Commit 48b50624aec4 ("backing-file: clean up the API") unintentionally
changed the argument in the ->accessed() callback from the user file to
the backing file.
Fixes: 48b50624aec4 ("backing-file: clean up the API")

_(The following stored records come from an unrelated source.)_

`src/rtl/z80_pkg.sv`:
```
// z80_pkg: shared types and helpers for the Z80 bus-cycle sequencer.
//   bus_cyc_t  - bus cycle kinds requested by the control logic
//   t_state_t  - T-state of the machine cycle in progress
//   bus_out_t  - bundle of every registered bus/datapath control output
//   RFSH_MASK  - bit 7 of the refresh address is always held at 0
//   decode_bus - output bundle for a given T-state and cycle type
package z80_pkg;

    typedef enum logic [2:0] {
        FETCH  = 3'd0,
        MEM_RD = 3'd1,
        MEM_WR = 3'd2,
        IO_RD  = 3'd3,
        IO_WR  = 3'd4
    } bus_cyc_t;

    typedef enum logic [2:0] {
        IDLE,
        T1,
        T2,
        TW,
        T3,
        T4
    } t_state_t;

    localparam logic [7:0] RFSH_MASK = 8'h7F;

    typedef struct packed {
        logic m1_l;
        logic mreq_l;
        logic iorq_l;
        logic rd_l;
        logic wr_l;
        logic rfsh_l;
        logic latch;
        logic done;
        logic drive;
        logic addr_sel;
    } bus_out_t;

    localparam bus_out_t BUS_IDLE = '{
        m1_l:     1'b1,
        mreq_l:   1'b1,
        iorq_l:   1'b1,
        rd_l:     1'b1,
        wr_l:     1'b1,
        rfsh_l:   1'b1,
        latch:    1'b0,
        done:     1'b0,
        drive:    1'b0,
        addr_sel: 1'b0
    };

    function automatic logic is_io(input bus_cyc_t ty);
        return (ty == IO_RD) || (ty == IO_WR);
    endfunction

    // Pure decode of (state, type); the caller registers the result so the
    // pins never see a combinational path from any input.
    function automatic bus_out_t decode_bus(input t_state_t st, input bus_cyc_t ty);
        bus_out_t o;
        o = BUS_IDLE;
        case (ty)
            FETCH: begin
                if (st == T1 || st == T2 || st == TW) begin
                    o.m1_l   = 1'b0;
                    o.mreq_l = 1'b0;
                    o.rd_l   = 1'b0;
                end else if (st == T3 || st == T4) begin
                    o.mreq_l   = 1'b0;
                    o.rfsh_l   = 1'b0;
                    o.addr_sel = 1'b1;
                    o.latch    = (st == T3);
                    o.done     = (st == T4);
                end
            end
            MEM_RD: begin
                if (st != IDLE && st != T4) begin
                    o.mreq_l = 1'b0;
                    o.rd_l   = 1'b0;
                    o.latch  = (st == T3);
                    o.done   = (st == T3);
                end
            end
            MEM_WR: begin
                if (st != IDLE && st != T4) begin
                    o.mreq_l = 1'b0;
                    o.drive  = 1'b1;
                    o.wr_l   = (st == T1);
                    o.done   = (st == T3);
                end
            end
            IO_RD, IO_WR: begin
                if (st != IDLE && st != T4) begin
                    o.drive = (ty == IO_WR);
                    // I/O strobes start one T-state late: T1 carries address only.
                    if (st != T1) begin
                        o.iorq_l = 1'b0;
                        if (ty == IO_RD) o.rd_l = 1'b0;
                        else             o.wr_l = 1'b0;
                    end
                    o.latch = (st == T3) && (ty == IO_RD);
                    o.done  = (st == T3);
                end
            end
            default: o = BUS_IDLE;
        endcase
        return o;
    endfunction

endpackage

```
`src/rtl/z80_refresh_ctr.sv`:
```
// z80_refresh_ctr: DRAM refresh (R) counter.
//   clk   - system clock
//   rst_L - asynchronous active-low reset, clears the count
//   inc   - advance the count by one on this edge (wraps mod 2^WIDTH)
//   count - current refresh counter value
module z80_refresh_ctr #(
    parameter int unsigned WIDTH = 7
) (
    input  logic             clk,
    input  logic             rst_L,
    input  logic             inc,
    output logic [WIDTH-1:0] count
);

    always_ff @(posedge clk or negedge rst_L) begin
        if (!rst_L) begin
            count <= '0;
        end else if (inc) begin
            count <= count + WIDTH'(1);
        end
    end

endmodule

```
`src/rtl/z80_bus_cycle_fsm.sv`:
```
// z80_bus_cycle_fsm: M-cycle sequencer between Z80 control logic and bus pins.
//   clk, rst_L        - clock, asynchronous active-low reset
//   cyc_req, cyc_type - bus cycle request, sampled only while ready=1
//   WAIT_L            - external wait request (active low), honoured in T2/TW
//   ready             - a request is accepted on this edge
//   cyc_done          - pulse in the final T-state of a cycle
//   latch_data        - datapath loads data_bus into MDR on this edge
//   drive_data_en     - datapath drives data_out (write cycles)
//   addr_sel          - 1 selects the refresh address {I, rfsh_addr}
//   rfsh_addr         - refresh counter {1'b0, R[6:0]}
//   M1_L..RFSH_L      - active-low bus strobes
module z80_bus_cycle_fsm
    import z80_pkg::*;
#(
    parameter int unsigned IO_AUTO_WAIT = 1,
    parameter int unsigned RFSH_BITS    = 7
) (
    input  logic       clk,
    input  logic       rst_L,
    input  logic       cyc_req,
    input  logic [2:0] cyc_type,
    input  logic       WAIT_L,
    output logic       ready,
    output logic       cyc_done,
    output logic       latch_data,
    output logic       drive_data_en,
    output logic       addr_sel,
    output logic [7:0] rfsh_addr,
    output logic       M1_L,
    output logic       MREQ_L,
    output logic       IORQ_L,
    output logic       RD_L,
    output logic       WR_L,
    output logic       RFSH_L
);

    // Index of the forced I/O wait state in which WAIT_L is finally sampled.
    localparam logic [1:0] AUTO_LAST = (IO_AUTO_WAIT == 0) ? 2'd0 : 2'(IO_AUTO_WAIT - 1);

    t_state_t             state, nxt_state;
    bus_cyc_t             cyc, nxt_cyc;
    logic     [1:0]       wait_cnt, nxt_cnt;
    bus_out_t             outs, nxt_outs;
    logic                 accept;
    logic [RFSH_BITS-1:0] r_cnt;

    always_comb begin
        nxt_state = state;
        nxt_cyc   = cyc;
        nxt_cnt   = wait_cnt;
        accept    = cyc_req && (cyc_type <= 3'd4);

        // A completing cycle is ready like IDLE, so a new request chains
        // straight into T1 with no idle gap.
        if (ready) begin
            if (accept) begin
                nxt_state = T1;
                nxt_cyc   = bus_cyc_t'(cyc_type);
            end else begin
                nxt_state = IDLE;
            end
        end else begin
            case (state)
                T1: begin
                    nxt_state = T2;
                    nxt_cnt   = '0;
                end
                T2: begin
                    if (is_io(cyc) && (IO_AUTO_WAIT != 0)) nxt_state = TW;
                    else                                    nxt_state = WAIT_L ? T3 : TW;
                end
                TW: begin
                    if (is_io(cyc) && (wait_cnt != AUTO_LAST)) begin
                        nxt_cnt = wait_cnt + 2'd1;
                    end else begin
                        nxt_state = WAIT_L ? T3 : TW;
                    end
                end
                T3:      nxt_state = (cyc == FETCH) ? T4 : IDLE;
                default: nxt_state = IDLE;
            endcase
        end

        nxt_outs = decode_bus(nxt_state, nxt_cyc);
    end

    always_ff @(posedge clk or negedge rst_L) begin
        if (!rst_L) begin
            state    <= IDLE;
            cyc      <= FETCH;
            wait_cnt <= '0;
            outs     <= BUS_IDLE;
            ready    <= 1'b1;
        end else begin
            state    <= nxt_state;
            cyc      <= nxt_cyc;
            wait_cnt <= nxt_cnt;
            outs     <= nxt_outs;
            ready    <= (nxt_state == IDLE) || nxt_outs.done;
        end
    end

    // R advances on the edge that ends the fetch T4.
    z80_refresh_ctr #(
        .WIDTH(RFSH_BITS)
    ) u_rfsh (
        .clk   (clk),
        .rst_L (rst_L),
        .inc   (state == T4),
        .count (r_cnt)
    );

    assign rfsh_addr     = 8'(r_cnt) & RFSH_MASK;
    assign M1_L          = outs.m1_l;
    assign MREQ_L        = outs.mreq_l;
    assign IORQ_L        = outs.iorq_l;
    assign RD_L          = outs.rd_l;
    assign WR_L          = outs.wr_l;
    assign RFSH_L        = outs.rfsh_l;
    assign latch_data    = outs.latch;
    assign cyc_done      = outs.done;
    assign drive_data_en = outs.drive;
    assign addr_sel      = outs.addr_sel;

endmodule

```
`config.mk`:
```
export PLATFORM = sky130hd
export DESIGN_NAME = z80_bus_cycle_fsm
export DESIGN_NICKNAME = d
export VERILOG_FILES = /design/src/rtl/z80_pkg.sv /design/src/rtl/z80_refresh_ctr.sv /design/src/rtl/z80_bus_cycle_fsm.sv
export SDC_FILE = /design/constraint.sdc
export NUM_CORES = 1
export LEC_CHECK = 0
export CORE_MARGIN = 2
export CORE_UTILIZATION = 51
export CTS_CLUSTER_SIZE = 24
export DETAILED_ROUTE_END_ITERATION = 8
export PLACE_DENSITY = 0.88
export SYNTH_ARGS = -nofsm -noshare
export SYNTH_HDL_FRONTEND = slang
export SYNTH_SLANG_ARGS = --single-unit
```
`constraint.sdc`:
```
create_clock -name clk -period 2.22 [get_ports clk]
set_input_delay 0.444 -clock clk [delete_from_list [all_inputs] [get_ports clk]]
set_output_delay 0.444 -clock clk [all_outputs]
set_load 0.02 [all_outputs]
```
# Word-level counts from Yosys, hierarchy flattened
# Cells that the tools add are included.
# totals
register_bits	26
input_bits	7
# op_classes
addsub	2
magnitude_cmp	1
eq_ne	19
mux	37
bitwise_logic	1
n_reduce_logical	18
# op_table
op	count
$mux W3	12
$eq A3 B2 Y1 const B	7
$eq A3 B3 Y1 const B	6
$mux W1	14
$pmux W3 S4	1
$eq A3 B1 Y1 const B	3
$logic_not A3 Y1	3
$add A7 B1 Y7 const B	1
$mux W2	3
$pmux W1 S2	3
$pmux W1 S3	2
$logic_or A1 B1 Y1	5
$logic_and A1 B1 Y1	4
$pmux W1 S4	1
$pmux W2 S2	1
$reduce_bool A2 Y1	2
$reduce_or A2 Y1	2
$le A3 B3 Y1 const B	1
$ne A3 B1 Y1 const B	1
$ne A3 B3 Y1 const B	1
$reduce_and A3 Y1	1
$reduce_bool A3 Y1	1
$add A2 B1 Y2 const B	1
$ne A2 B2 Y1 const B	1
$not A1 Y1	1

# Logic depth before layout (Yosys ltp)
# Gate-level depths: netlist of the first run.
# depth
depth_word	12
mapped_depth	8
ltp_nobuf	8

# Modules after synthesis
# Synthesis of the first run repeated with hierarchy kept, for this count alone.
# unflattened
cells_unflattened	114
hier_area_um2	1242.4
# by_module_without_submodules
mod	n_inst	cells_per_inst	area_each_um2
z80_bus_cycle_fsm	1	92	959.7
z80_refresh_ctr	1	22	282.8

# Worst setup path after synthesis of the first run
# Ideal clock, no wire load.
# synth_path
path_type	register -> register
from	register ready
to	register outs, in the netlist cyc_done
setup_time_ps	130
t_arrival_ps	1538
required_time_ps	2090
path_slack_ps	552
path_stages_with_launch	7
path_buffers	0
cell_sequence	dfstp_2 nand2_2 o22ai_2 inv_2 xnor2_1 a221oi_2 nor2_1
# synth_lines
element	line	text
from (decl)	z80_bus_cycle_fsm.sv:23	output logic ready,
from (signal assigned)	z80_bus_cycle_fsm.sv:99	ready <= (nxt_state == IDLE) || nxt_outs.done;
to (signal assigned)	z80_bus_cycle_fsm.sv:98	outs <= nxt_outs;
to (decl)	z80_bus_cycle_fsm.sv:43	bus_out_t outs, nxt_outs;

# Worst setup path in the final report of the first run
# layout_path
from	register ready
to	output ready
# No word-level cell between the ends.

==> results of run 1 <==
sequential cells by signal, summed over array words and instances, names as in the netlist:
signal / cells
RFSH_L: 1
ready: 1
RD_L: 1
MREQ_L: 1
latch_data: 1
drive_data_en: 1
IORQ_L: 1
cyc_done: 1
M1_L: 1
state: 3
WR_L: 1
cyc: 3
u_rfsh.count: 7
addr_sel: 1
wait_cnt: 2
cell usage in the layout, fill, tap and decap left out, types with 2 or more instances in the layout:
master	Yosys	routed
sky130_fd_sc_hd__clkbuf_4	0	3
sky130_fd_sc_hd__o21ai_0	3	3
sky130_fd_sc_hd__a21oi_1	2	2
sky130_fd_sc_hd__and3b_1	2	2
sky130_fd_sc_hd__mux2_2	2	2
sky130_fd_sc_hd__a21o_1	5	5
sky130_fd_sc_hd__and4b_2	2	2
sky130_fd_sc_hd__nor3_1	3	3
sky130_fd_sc_hd__buf_4	1	4
sky130_fd_sc_hd__inv_2	3	3
sky130_fd_sc_hd__nand4_1	3	3
sky130_fd_sc_hd__nand3_1	3	3
sky130_fd_sc_hd__xnor2_1	7	7
sky130_fd_sc_hd__nand2_1	8	8
sky130_fd_sc_hd__a22o_1	2	2
sky130_fd_sc_hd__ha_1	2	2
sky130_fd_sc_hd__dfrtp_1	19	19
sky130_fd_sc_hd__inv_1	5	5
sky130_fd_sc_hd__nor2_1	9	9
sky130_fd_sc_hd__clkdlybuf4s50_1	0	24
sky130_fd_sc_hd__o21ai_2	2	2
sky130_fd_sc_hd__o211ai_1	4	4
sky130_fd_sc_hd__dfstp_2	7	7
power by group through the flow:
| stage | logic, mW | clock network (mW) | registers [mW] |
|---|---|---|---|
| 2_1_floorplan | 0.219 | 0 | 0.601 |
| 3_3_place_gp | 0.343 | 0 | 0.588 |
| 3_5_place_dp | 0.352 | 0 | 0.591 |
| 4_1_cts | 0.355 | 0.335 | 0.583 |
| 5_1_grt | 0.386 | 0.354 | 0.592 |
| 6_report | 0.356 | 0.330 | 0.583 |
worst min-delay path by stage:
stage	to	slack (ps)	cells past startpoint
final	u_rfsh.count[4]	460	2
after global routing	wait_cnt[0]	480	2
after CTS	u_rfsh.count[4]	460	2
after detailed placement	u_rfsh.count[5]	500	1
after global placement	u_rfsh.count[6]	460	1
after floorplan	addr_sel	150	0
worst register-to-register path, delay by kind of cell, from the launching register on:
kind                      cells  cell delay (ps)
xor gates and xnor gates      1              170
buffers and inverters         1              100
and+or+nand+nor               2              230
DFF                           1              660
AOI/OAI and AO/OA             2              460
cell type report:
class,instances,area share (%)
Multi-Input combinational cell,83,37.57
Clock buffer,3,1.339
Tap cell,30,2.232
Sequential cell,26,39.21
Inverter,8,1.786
Timing Repair Buffer,28,16.07
Clock inverter,1,1.786
metrics by stage:
| step | area [um^2] | total power [mW] |
|---|---|---|
| global route | 1682 | 1.332 |
| floorplan | 1360 | 0.8207 |
| CTS | 1682 | 1.273 |
| global placement | 1629 | 0.9309 |
| finish | 1682 | 1.268 |
| detailed placement | 1629 | 0.9423 |
cells by family after synthesis:
kind of cell             count (synthesis)  share of synthesized area [%]
flip-flops                              26                          48.48
AO/OA/AOI/OAI                           31                          20.33
multiplexers                             2                          1.656
XOR/XNOR                                 8                          5.152
buffers and inverters                   13                          5.059
other                                    1                         0.2757
AND/OR/NAND/NOR                         39                          17.20
adder cells (fa/ha/maj)                  2                          1.840
per-layer routing:
layer | vias up | share of wire, % | GRT usage, %
li1 | 489 | - | -
met1 | 508 | 46 | 26.03
met2 | 30 | 49 | 29.42
met3 | 2 | 4.4 | 3.721
met4 | 0 | 0.33 | 7.317
met5 | - | 0 | 0
==> flow_results.org, run 1 <==
** Status
- Result of the run :: finished, final reports clean

** Logic synthesis
- In the synthesized netlist the dominant register cell turns out to be sky130_fd_sc_hd__dfrtp_1.
- Summed over all instances, the cell type with the most area after synthesis is sky130_fd_sc_hd__dfrtp_1.
- Count of distinct cell types in the synthesized netlist :: between 40 and 50
- Ranked by total cell area, the synthesized netlist is headed by sky130_fd_sc_hd__dfrtp_1, sky130_fd_sc_hd__dfstp_2, sky130_fd_sc_hd__xnor2_1.
- Yosys printed 0 warnings.
- Synthesis-stage register bit count :: 26
- Synthesis produced a netlist whose cell count is 122.
- Post-synth EDFFs :: 0
- Average footprint of a synthesized cell :: 11.15 um^2
- Async set-or-reset flop fraction in the synthesized netlist :: between 90% and 100%
- When the netlist entered floorplanning its net count stood at 131.
- Sequential area share after synthesis :: 48.48%
- Synth top cells by count :: sky130_fd_sc_hd__dfrtp_1, sky130_fd_sc_hd__nor2_1, sky130_fd_sc_hd__nand2_1
- Summing every instance area after synthesis gives 1360 um^2.
- Leading cell type by number of instances after synthesis :: sky130_fd_sc_hd__dfrtp_1
- Area fraction of the dominant cell type after synthesis :: 34.96%

** Detailed routing
- In the routed design, unresolved DRC markers number 0.
- Wire length per cell after detailed routing :: around 15 um
- Vias after detailed routing :: 1,029
- Number of iterations in the first detailed-routing pass :: 4
- After detailed routing, the number of vias per cell comes to 5.749.
- Detailed Route Iter0 Violations :: 17
- Wires add up to 2753 um.
- Once detail routing completed, the nets flagged for antenna violations numbered 0.

** CTS
- The tree is rooted in a sky130_fd_sc_hd__clkbuf_4.
- Clock tree from TritonCTS :: yes
- In this run, CTS created clock tree buffers numbering 3.
- Clock-pin transition on the worst setup and hold timing paths :: around 150 ps
- Number of buffers inserted by post-CTS setup repair :: 0
- Maximum count of clock buffers along a single path :: 2
- CTS saw 26 sinks.
- Clock network latency to the later pin of the worst-skew pair :: 320 ps
- Number of gates resized after cts :: 0
- Hold repair after CTS inserted 0 buffers.
- Maximum level of the CTS H-tree :: 1

** Power and ir drop
- Of the total power, registers draw 45.9%.
- Worst-case vdd ir drop :: 0.6445 mV
- Per report_power, the combinational group accounts for 28.1% of the total.
- Internal power comes to 0.8634 mW.
- Clock share of power :: 26.0%
- Lkg Pwr :: 0.7196 nW
- The analysis attributes to net switching a power of 0.4047 mW.
- Areal power density over the cells :: 754.1 nW/um^2
- Of the total power, the share spent switching nets is 31.91%.

** Setup path
- Endpoint of the worst register-to-register path :: cyc_done
- Worst setup path endpoint :: ready
- Data on the critical path is required at its endpoint by 1780 ps.
- The critical path goes through clkdlybuf4s50_1.
- FF-to-FF Start :: ready
- Top fanout value on the critical path :: 9
- Broken down by cell family, the worst path's largest delay share belongs to flip-flops.
- The largest single stage delay on the critical path is ~660 ps.
- In this run the number of cells on the critical path is 1.
- Launch point of the critical path :: ready
- STA classifies the critical path endpoint as an output port.
- Crit Path Category :: reg2out
- Data arrival at the endpoint of the critical path :: 1620 ps
- Measured in cells, the most critical reg-to-reg path has a length of 6.
- Together, buffers and inverters on the worst path number 1.
- Max stage delay cell, worst path :: sky130_fd_sc_hd__dfstp_2
- Worst setup SP type :: register
- For flop-to-flop paths, the worst setup slack is around 500 ps.

** Floorplanning
- Pin placement for this block handled 26 I/O pins.
- Vertical die dimension :: 55.64 um
- The region available for standard cell placement spans 2500 um^2.
- Area of the die :: 3096 um^2
- Initial core utilization :: a little over half
- The floorplan step set the die width to roughly 56 um.
- FP Rows :: 18

** Global routing
- The initial antenna violation count came to 0.
- Wire length of the first global-routing pass :: 4678 um
- Global router's overall resource usage :: 18.88%
- Pin count of the biggest net entering global routing :: 27
- Total gr overflow :: 0
- Vias in the first global route :: 1,028

** Cells and area
- Number of filler cells placed in the layout :: 185
- Cells fill 67.27% of the core in the end.
- Multi-input gate area :: 631.9 um^2
- Flip-flop and latch area :: 659.4 um^2
- Of the cells placed in the final design, the portion with a size suffix greater than 1 is 25.50%.
- Post-synthesis to final-layout area growth :: 23.64%
- Non-filler cells, final :: 179
- # nets final :: 159
- The number of antenna diodes in the final layout is 0.

** Timing
- Setup violations remaining at the end of the flow were counted as 0.
- Timing would allow up to 483.8 MHz.
- Fin crit share :: a little over 90%
- The clock arrives with between 1.5 and 2 ps of skew.
- Setup slack on the critical path of the routed design comes to 153.2 ps.
- Final period demand of the worst path :: 2067 ps
- RSZ-0062 raised after global routing :: false
- Final Hold Viols :: 0
- The total count of max-transition violations in the final report was 0.
- Setup TNS :: 0 ps
- Worst hold slack :: 455.6 ps

** Placement
- At the end of routability-driven placement, the weighted congestion stood at 0.8693.
- Pre-CTS setup slack :: 152.9 ps
- Buffers placed on the I/O ports in this run total 24.
- Hpwl dp :: roughly 2000 um
- Placed Cells incl. Taps :: 175

** Hold path
- The min-delay analysis places its worst path in the category in2async.

** Run
- Max-cap violations in this run came to 0.
(Power assumes the default switching activity.)
==> run 2, diff against run 1 <==
--- a/config.mk
+++ b/config.mk
@@ -10,6 +10,8 @@
 export CTS_CLUSTER_SIZE = 24
 export DETAILED_ROUTE_END_ITERATION = 8
 export PLACE_DENSITY = 0.88
+export SLEW_MARGIN = 20
 export SYNTH_ARGS = -nofsm -noshare
 export SYNTH_HDL_FRONTEND = slang
 export SYNTH_SLANG_ARGS = --single-unit
+export TNS_END_PERCENT = 1
==> results of run 2 <==
Final layout, timing and power as in run 1 (identical DEF).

Reported-by: syzbot+8d1206605b05ca9a0e6a@xxxxxxxxxxxxxxxxxxxxxxxxx
Closes: https://lore.kernel.org/linux-unionfs/67447b3c.050a0220.1cc393.0085.GAE@xxxxxxxxxx/
Tested-by: syzbot+8d1206605b05ca9a0e6a@xxxxxxxxxxxxxxxxxxxxxxxxx
Signed-off-by: Amir Goldstein <amir73il@xxxxxxxxx>
---
fs/backing-file.c | 3 ++-
1 file changed, 2 insertions(+), 1 deletion(-)
diff --git a/fs/backing-file.c b/fs/backing-file.c
index 526ddb4d6f76..cbdad8b68474 100644
--- a/fs/backing-file.c
+++ b/fs/backing-file.c
@@ -327,6 +327,7 @@ int backing_file_mmap(struct file *file, struct vm_area_struct *vma,
struct backing_file_ctx *ctx)
{
const struct cred *old_cred;
+ struct file *user_file = vma->vm_file;
int ret;
if (WARN_ON_ONCE(!(file->f_mode & FMODE_BACKING)))
@@ -342,7 +343,7 @@ int backing_file_mmap(struct file *file, struct vm_area_struct *vma,
revert_creds_light(old_cred);
if (ctx->accessed)
- ctx->accessed(vma->vm_file);
+ ctx->accessed(user_file);
return ret;
}
--
2.34.1